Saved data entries
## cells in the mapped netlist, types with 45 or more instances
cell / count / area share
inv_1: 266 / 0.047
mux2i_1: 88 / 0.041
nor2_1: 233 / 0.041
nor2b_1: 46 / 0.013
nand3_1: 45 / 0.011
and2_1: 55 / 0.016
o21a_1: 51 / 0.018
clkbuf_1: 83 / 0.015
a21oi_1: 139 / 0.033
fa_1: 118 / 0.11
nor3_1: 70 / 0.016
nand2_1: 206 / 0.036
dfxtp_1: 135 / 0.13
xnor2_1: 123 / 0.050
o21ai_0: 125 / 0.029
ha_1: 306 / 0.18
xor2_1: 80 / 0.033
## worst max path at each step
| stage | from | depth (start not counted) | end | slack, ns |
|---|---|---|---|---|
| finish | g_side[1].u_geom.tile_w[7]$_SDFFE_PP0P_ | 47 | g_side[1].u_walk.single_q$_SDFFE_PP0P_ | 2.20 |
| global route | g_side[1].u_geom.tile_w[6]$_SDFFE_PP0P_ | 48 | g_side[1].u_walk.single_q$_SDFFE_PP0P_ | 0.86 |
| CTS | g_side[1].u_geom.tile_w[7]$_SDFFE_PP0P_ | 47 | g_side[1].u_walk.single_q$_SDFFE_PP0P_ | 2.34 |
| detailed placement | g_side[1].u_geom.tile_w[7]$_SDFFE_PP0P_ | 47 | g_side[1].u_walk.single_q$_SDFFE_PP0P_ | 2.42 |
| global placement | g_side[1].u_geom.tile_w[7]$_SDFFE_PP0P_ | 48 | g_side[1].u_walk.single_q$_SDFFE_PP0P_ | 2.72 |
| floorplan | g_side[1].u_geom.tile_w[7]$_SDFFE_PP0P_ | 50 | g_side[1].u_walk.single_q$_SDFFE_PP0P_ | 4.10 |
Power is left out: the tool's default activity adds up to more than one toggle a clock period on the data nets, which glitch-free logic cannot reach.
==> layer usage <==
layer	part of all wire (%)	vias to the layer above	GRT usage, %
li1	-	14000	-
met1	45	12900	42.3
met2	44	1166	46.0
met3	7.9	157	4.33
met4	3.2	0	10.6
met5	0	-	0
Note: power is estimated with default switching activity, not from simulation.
**src/rtl/srb_pkg.sv**
```systemverilog
package srb_pkg;
  localparam int SRB_DATA_W = 32;
  localparam int SRB_REG_W  = 5;

  typedef enum logic {
    OPC_REGWRITE = 1'b0,
    OPC_BRANCH   = 1'b1
  } op_class_e;
endpackage

```
**src/rtl/srb_ptrs.sv**
```systemverilog
module srb_ptrs #(
  parameter int DEPTH = 8,
  localparam int TAG_W = $clog2(DEPTH),
  localparam int CNT_W = $clog2(DEPTH + 1)
) (
  input  logic             clk,
  input  logic             rst,
  input  logic             alloc_fire,
  input  logic             retire_fire,
  input  logic             flush,
  output logic [TAG_W-1:0] head,
  output logic [TAG_W-1:0] tail,
  output logic [CNT_W-1:0] count
);
  localparam logic [TAG_W-1:0] LAST = TAG_W'(DEPTH - 1);

  function automatic logic [TAG_W-1:0] bump(input logic [TAG_W-1:0] p);
    return (p == LAST) ? '0 : p + 1'b1;
  endfunction

  always_ff @(posedge clk) begin
    if (rst || flush) begin
      head  <= '0;
      tail  <= '0;
      count <= '0;
    end else begin
      if (alloc_fire)  tail <= bump(tail);
      if (retire_fire) head <= bump(head);
      case ({alloc_fire, retire_fire})
        2'b10:   count <= count + 1'b1;
        2'b01:   count <= count - 1'b1;
        default: count <= count;
      endcase
    end
  end

  a_r3_no_overflow: assert property (@(posedge clk) disable iff (rst)
    count <= CNT_W'(DEPTH));

  a_r2_gap_matches_count: assert property (@(posedge clk) disable iff (rst)
    ((int'(tail) + DEPTH - int'(head)) % DEPTH) == (int'(count) % DEPTH));
endmodule

```
**src/rtl/srb_store.sv**
```systemverilog
module srb_store
  import srb_pkg::*;
#(
  parameter int DEPTH  = 8,
  parameter int DATA_W = SRB_DATA_W,
  parameter int REG_W  = SRB_REG_W,
  parameter int NUM_RD = 2,
  localparam int TAG_W = $clog2(DEPTH)
) (
  input  logic                    clk,
  input  logic                    rst,
  input  logic                    flush,
  input  logic                    alloc_fire,
  input  logic [TAG_W-1:0]        tail,
  input  op_class_e               alloc_cls,
  input  logic [REG_W-1:0]        alloc_dest,
  input  logic                    retire_fire,
  input  logic [TAG_W-1:0]        head,
  input  logic                    cdb_valid,
  input  logic [TAG_W-1:0]        cdb_tag,
  input  logic [DATA_W-1:0]       cdb_value,
  input  logic                    cdb_mispredict,
  input  logic [NUM_RD*TAG_W-1:0] rd_tag,
  output logic [NUM_RD-1:0]       rd_ready,
  output logic [NUM_RD*DATA_W-1:0] rd_value,
  output logic                    tail_busy,
  output logic                    head_busy,
  output logic                    head_rdy,
  output op_class_e               head_cls,
  output logic                    head_mis,
  output logic [REG_W-1:0]        head_dest,
  output logic [DATA_W-1:0]       head_value
);
  logic              busy_q [DEPTH];
  logic              rdy_q  [DEPTH];
  logic              mis_q  [DEPTH];
  op_class_e         cls_q  [DEPTH];
  logic [REG_W-1:0]  dst_q  [DEPTH];
  logic [DATA_W-1:0] val_q  [DEPTH];

  logic cdb_hit;
  assign cdb_hit = cdb_valid && busy_q[cdb_tag] && !flush;

  // control flags carry the reset and the flush
  always_ff @(posedge clk) begin
    if (rst || flush) begin
      for (int i = 0; i < DEPTH; i++) begin
        busy_q[i] <= 1'b0;
        rdy_q[i]  <= 1'b0;
        mis_q[i]  <= 1'b0;
      end
    end else begin
      if (retire_fire) busy_q[head] <= 1'b0;
      if (alloc_fire) begin
        busy_q[tail] <= 1'b1;
        rdy_q[tail]  <= 1'b0;
        mis_q[tail]  <= 1'b0;
      end
      if (cdb_hit) begin
        rdy_q[cdb_tag] <= 1'b1;
        mis_q[cdb_tag] <= cdb_mispredict;
      end
    end
  end

  // payload fields have no reset and a single write port each
  always_ff @(posedge clk) begin
    if (alloc_fire) begin
      cls_q[tail] <= alloc_cls;
      dst_q[tail] <= alloc_dest;
    end
  end

  always_ff @(posedge clk) begin
    if (cdb_hit) val_q[cdb_tag] <= cdb_value;
  end

  generate
    for (genvar p = 0; p < NUM_RD; p++) begin : g_rd
      logic [TAG_W-1:0] t;
      assign t = rd_tag[p*TAG_W +: TAG_W];
      assign rd_ready[p] = busy_q[t] && rdy_q[t];
      assign rd_value[p*DATA_W +: DATA_W] = val_q[t];
    end
  endgenerate

  assign tail_busy  = busy_q[tail];
  assign head_busy  = busy_q[head];
  assign head_rdy   = rdy_q[head];
  assign head_cls   = cls_q[head];
  assign head_mis   = mis_q[head];
  assign head_dest  = dst_q[head];
  assign head_value = val_q[head];

  a_r2_alloc_marks_pending: assert property (@(posedge clk) disable iff (rst)
    (alloc_fire && !flush) |=> (busy_q[$past(tail)] && !rdy_q[$past(tail)]));

  a_r4_capture_sets_ready: assert property (@(posedge clk) disable iff (rst)
    (cdb_hit && !retire_fire) |=> rdy_q[$past(cdb_tag)]);
endmodule

```
**src/rtl/srb_retire.sv**
```systemverilog
module srb_retire
  import srb_pkg::*;
#(
  parameter int DATA_W = SRB_DATA_W,
  parameter int REG_W  = SRB_REG_W
) (
  input  logic              clk,
  input  logic              rst,
  input  logic              head_busy,
  input  logic              head_rdy,
  input  op_class_e         head_cls,
  input  logic              head_mis,
  input  logic [REG_W-1:0]  head_dest,
  input  logic [DATA_W-1:0] head_value,
  output logic              retire_fire,
  output logic              flush,
  output logic              arf_we,
  output logic [REG_W-1:0]  arf_addr,
  output logic [DATA_W-1:0] arf_data,
  output logic              redirect_valid,
  output logic [DATA_W-1:0] redirect_target
);
  logic is_br;
  assign is_br       = (head_cls == OPC_BRANCH);
  assign retire_fire = head_busy && head_rdy;
  assign flush       = retire_fire && is_br && head_mis;

  always_ff @(posedge clk) begin
    if (rst) begin
      arf_we          <= 1'b0;
      arf_addr        <= '0;
      arf_data        <= '0;
      redirect_valid  <= 1'b0;
      redirect_target <= '0;
    end else begin
      arf_we         <= retire_fire && !is_br;
      redirect_valid <= flush;
      if (retire_fire && !is_br) begin
        arf_addr <= head_dest;
        arf_data <= head_value;
      end
      if (flush) redirect_target <= head_value;
    end
  end

  a_r8_redirect_single: assert property (@(posedge clk) disable iff (rst)
    redirect_valid |=> !redirect_valid);

  a_r7_no_write_with_redirect: assert property (@(posedge clk) disable iff (rst)
    !(arf_we && redirect_valid));
endmodule

```
**src/rtl/spec_retire_buf.sv**
```systemverilog
module spec_retire_buf
  import srb_pkg::*;
#(
  parameter int DEPTH  = 8,
  parameter int DATA_W = SRB_DATA_W,
  parameter int REG_W  = SRB_REG_W,
  parameter int NUM_RD = 2,
  localparam int TAG_W = $clog2(DEPTH),
  localparam int CNT_W = $clog2(DEPTH + 1)
) (
  input  logic                     clk,
  input  logic                     rst,
  input  logic                     alloc_valid,
  input  logic                     alloc_is_branch,
  input  logic [REG_W-1:0]         alloc_dest,
  output logic                     alloc_ready,
  output logic [TAG_W-1:0]         alloc_tag,
  input  logic                     cdb_valid,
  input  logic [TAG_W-1:0]         cdb_tag,
  input  logic [DATA_W-1:0]        cdb_value,
  input  logic                     cdb_mispredict,
  input  logic [NUM_RD*TAG_W-1:0]  rd_tag,
  output logic [NUM_RD-1:0]        rd_ready,
  output logic [NUM_RD*DATA_W-1:0] rd_value,
  output logic                     arf_we,
  output logic [REG_W-1:0]         arf_addr,
  output logic [DATA_W-1:0]        arf_data,
  output logic                     redirect_valid,
  output logic [DATA_W-1:0]        redirect_target
);
  logic [TAG_W-1:0]  head, tail;
  logic [CNT_W-1:0]  count;
  logic              alloc_fire, retire_fire, flush, tail_busy;
  logic              head_busy, head_rdy, head_mis;
  op_class_e         head_cls, alloc_cls;
  logic [REG_W-1:0]  head_dest;
  logic [DATA_W-1:0] head_value;

  assign alloc_cls   = alloc_is_branch ? OPC_BRANCH : OPC_REGWRITE;
  assign alloc_ready = !tail_busy && !flush;
  assign alloc_fire  = alloc_valid && alloc_ready;
  assign alloc_tag   = tail;

  srb_ptrs #(.DEPTH(DEPTH)) u_ptrs (
    .clk(clk), .rst(rst), .alloc_fire(alloc_fire), .retire_fire(retire_fire),
    .flush(flush), .head(head), .tail(tail), .count(count)
  );

  srb_store #(.DEPTH(DEPTH), .DATA_W(DATA_W), .REG_W(REG_W), .NUM_RD(NUM_RD)) u_store (
    .clk(clk), .rst(rst), .flush(flush),
    .alloc_fire(alloc_fire), .tail(tail), .alloc_cls(alloc_cls), .alloc_dest(alloc_dest),
    .retire_fire(retire_fire), .head(head),
    .cdb_valid(cdb_valid), .cdb_tag(cdb_tag), .cdb_value(cdb_value),
    .cdb_mispredict(cdb_mispredict),
    .rd_tag(rd_tag), .rd_ready(rd_ready), .rd_value(rd_value),
    .tail_busy(tail_busy), .head_busy(head_busy), .head_rdy(head_rdy),
    .head_cls(head_cls), .head_mis(head_mis), .head_dest(head_dest),
    .head_value(head_value)
  );

  srb_retire #(.DATA_W(DATA_W), .REG_W(REG_W)) u_retire (
    .clk(clk), .rst(rst), .head_busy(head_busy), .head_rdy(head_rdy),
    .head_cls(head_cls), .head_mis(head_mis), .head_dest(head_dest),
    .head_value(head_value), .retire_fire(retire_fire), .flush(flush),
    .arf_we(arf_we), .arf_addr(arf_addr), .arf_data(arf_data),
    .redirect_valid(redirect_valid), .redirect_target(redirect_target)
  );

  a_r3_full_blocks_alloc: assert property (@(posedge clk) disable iff (rst)
    (count == CNT_W'(DEPTH)) |-> !alloc_ready);

  a_r8_empty_after_flush: assert property (@(posedge clk) disable iff (rst)
    redirect_valid |-> (count == '0));

  a_r9_occupancy_kept: assert property (@(posedge clk) disable iff (rst)
    (alloc_fire && retire_fire && !flush) |=> (count == $past(count)));
endmodule

```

### Work to be completed
Extract exactly the leading lines of the data, stopping at and including the line with "g_side[1].u_walk.single_q$_SDFFE_PP0P_ | 2.20 |".

### Solution
## cells in the mapped netlist, types with 45 or more instances
cell / count / area share
inv_1: 266 / 0.047
mux2i_1: 88 / 0.041
nor2_1: 233 / 0.041
nor2b_1: 46 / 0.013
nand3_1: 45 / 0.011
and2_1: 55 / 0.016
o21a_1: 51 / 0.018
clkbuf_1: 83 / 0.015
a21oi_1: 139 / 0.033
fa_1: 118 / 0.11
nor3_1: 70 / 0.016
nand2_1: 206 / 0.036
dfxtp_1: 135 / 0.13
xnor2_1: 123 / 0.050
o21ai_0: 125 / 0.029
ha_1: 306 / 0.18
xor2_1: 80 / 0.033
## worst max path at each step
| stage | from | depth (start not counted) | end | slack, ns |
|---|---|---|---|---|
| finish | g_side[1].u_geom.tile_w[7]$_SDFFE_PP0P_ | 47 | g_side[1].u_walk.single_q$_SDFFE_PP0P_ | 2.20 |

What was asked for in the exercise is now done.